WHAT YOU SHOULD DO → Scan the records below for the word "enable". Copy each line where it appears.

INFORMATION PROVIDED →
-----

==> src/rtl/reg_file_pkg.sv <==
// reg_file_pkg: shared definitions for the reg_file_param register file.
//   state_t    - clear-sweep FSM states (IDLE, CLEAR)
//   DEF_*      - default parameter values used by reg_file_param and
//                reg_file_clr_seq
package reg_file_pkg;

  typedef enum logic {
    IDLE  = 1'b0,
    CLEAR = 1'b1
  } state_t;

  localparam int DEF_DATA_W = 32;
  localparam int DEF_ADDR_W = 3;
  localparam int DEF_IMM_W  = 8;

endpackage
<file path="src/rtl/xdisp_scan.sv">
// Four-digit multiplexed 7-segment scanner with shadow/active digit buffers,
// frame-synchronous commit and PWM brightness; disp_ctrl is registered (1-cycle latency).
module xdisp_scan #(
  parameter int SCAN_DIV = 50000
) (
  input  logic        clk,
  input  logic        rst,
  input  logic        sel,
  input  logic        we,
  input  logic [2:0]  addr,
  input  logic [7:0]  data_in,
  output logic [7:0]  data_out,
  output logic [11:0] disp_ctrl
);

  localparam int CW = $clog2(SCAN_DIV);
  localparam logic [CW-1:0] CNT_MAX = CW'(SCAN_DIV - 1);

  // Active entries keep only what the display uses: {dp, blank, hex}
  logic [7:0]    shadow_q [4];
  logic [7:0]    shadow_d [4];
  logic [5:0]    active_q [4];
  logic [5:0]    active_d [4];
  logic [3:0]    ctrl_q, ctrl_d;
  logic          pending_q, pending_d;
  logic [1:0]    idx_q, idx_d;
  logic [CW-1:0] cnt_q, cnt_d;
  logic [11:0]   disp_q, disp_d;

  logic          wr, enable, commit, lit;
  logic [2:0]    bright;
  logic [23:0]   on_prod, on_len, cnt_ext;

  function automatic logic [6:0] hex7(input logic [3:0] v);
    case (v)
      4'h0: hex7 = 7'h40;  4'h1: hex7 = 7'h79;  4'h2: hex7 = 7'h24;  4'h3: hex7 = 7'h30;
      4'h4: hex7 = 7'h19;  4'h5: hex7 = 7'h12;  4'h6: hex7 = 7'h02;  4'h7: hex7 = 7'h78;
      4'h8: hex7 = 7'h00;  4'h9: hex7 = 7'h10;  4'hA: hex7 = 7'h08;  4'hB: hex7 = 7'h03;
      4'hC: hex7 = 7'h46;  4'hD: hex7 = 7'h21;  4'hE: hex7 = 7'h06;  default: hex7 = 7'h0E;
    endcase
  endfunction

  assign wr     = sel & we;
  assign enable = ctrl_q[0];
  assign bright = ctrl_q[3:1];
  assign commit = pending_q & (~enable | ((idx_q == 2'd3) && (cnt_q == CNT_MAX)));

  always_comb begin
    shadow_d  = shadow_q;
    active_d  = active_q;
    ctrl_d    = ctrl_q;
    pending_d = pending_q;
    idx_d     = idx_q;
    cnt_d     = cnt_q;
    disp_d    = 12'hFFF;
    on_prod   = 24'({1'b0, bright} + 4'd1) * 24'(SCAN_DIV);
    on_len    = on_prod >> 3;
    cnt_ext   = 24'(cnt_q);
    lit       = 1'b0;

    // Commit reads the pre-write shadow; a same-edge commit write re-arms pending
    if (commit) begin
      for (int i = 0; i < 4; i++)
        active_d[i] = {shadow_q[i][7], shadow_q[i][4], shadow_q[i][3:0]};
      pending_d = 1'b0;
    end

    if (wr) begin
      case (addr)
        3'd0, 3'd1, 3'd2, 3'd3: shadow_d[addr[1:0]] = data_in & 8'h9F;
        3'd4:                   ctrl_d    = data_in[3:0];
        3'd5:                   pending_d = 1'b1;
        default: ;
      endcase
    end

    if (enable) begin
      if (cnt_q == CNT_MAX) begin
        cnt_d = '0;
        idx_d = idx_q + 2'd1;
      end else begin
        cnt_d = cnt_q + 1'b1;
      end
    end else begin
      cnt_d = '0;
      idx_d = 2'd0;
    end

    if (on_len == 24'd0)
      on_len = 24'd1;
    // cnt==0 is a dead cycle between digits to avoid ghosting
    lit = enable && (cnt_ext >= 24'd1) && (cnt_ext <= on_len) && !active_q[idx_q][4];
    if (lit)
      disp_d = {~(4'b0001 << idx_q), ~active_q[idx_q][5], hex7(active_q[idx_q][3:0])};
  end

  always_ff @(posedge clk) begin
    if (rst) begin
      shadow_q  <= '{default: 8'h10};
      active_q  <= '{default: 6'h10};
      ctrl_q    <= 4'hE;
      pending_q <= 1'b0;
      idx_q     <= 2'd0;
      cnt_q     <= '0;
      disp_q    <= 12'hFFF;
    end else begin
      shadow_q  <= shadow_d;
      active_q  <= active_d;
      ctrl_q    <= ctrl_d;
      pending_q <= pending_d;
      idx_q     <= idx_d;
      cnt_q     <= cnt_d;
      disp_q    <= disp_d;
    end
  end

  always_comb begin
    data_out = 8'h00;
    case (addr)
      3'd0, 3'd1, 3'd2, 3'd3: data_out = shadow_q[addr[1:0]];
      3'd4:                   data_out = {4'h0, ctrl_q};
      3'd5:                   data_out = {5'b0, pending_q, idx_q};
      default:                data_out = 8'h00;
    endcase
  end

  assign disp_ctrl = disp_q;

endmodule

</file>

-----

TASK RESULT →
  logic          wr, enable, commit, lit;
  assign enable = ctrl_q[0];
  assign commit = pending_q & (~enable | ((idx_q == 2'd3) && (cnt_q == CNT_MAX)));
    if (enable) begin
    lit = enable && (cnt_ext >= 24'd1) && (cnt_ext <= on_len) && !active_q[idx_q][4];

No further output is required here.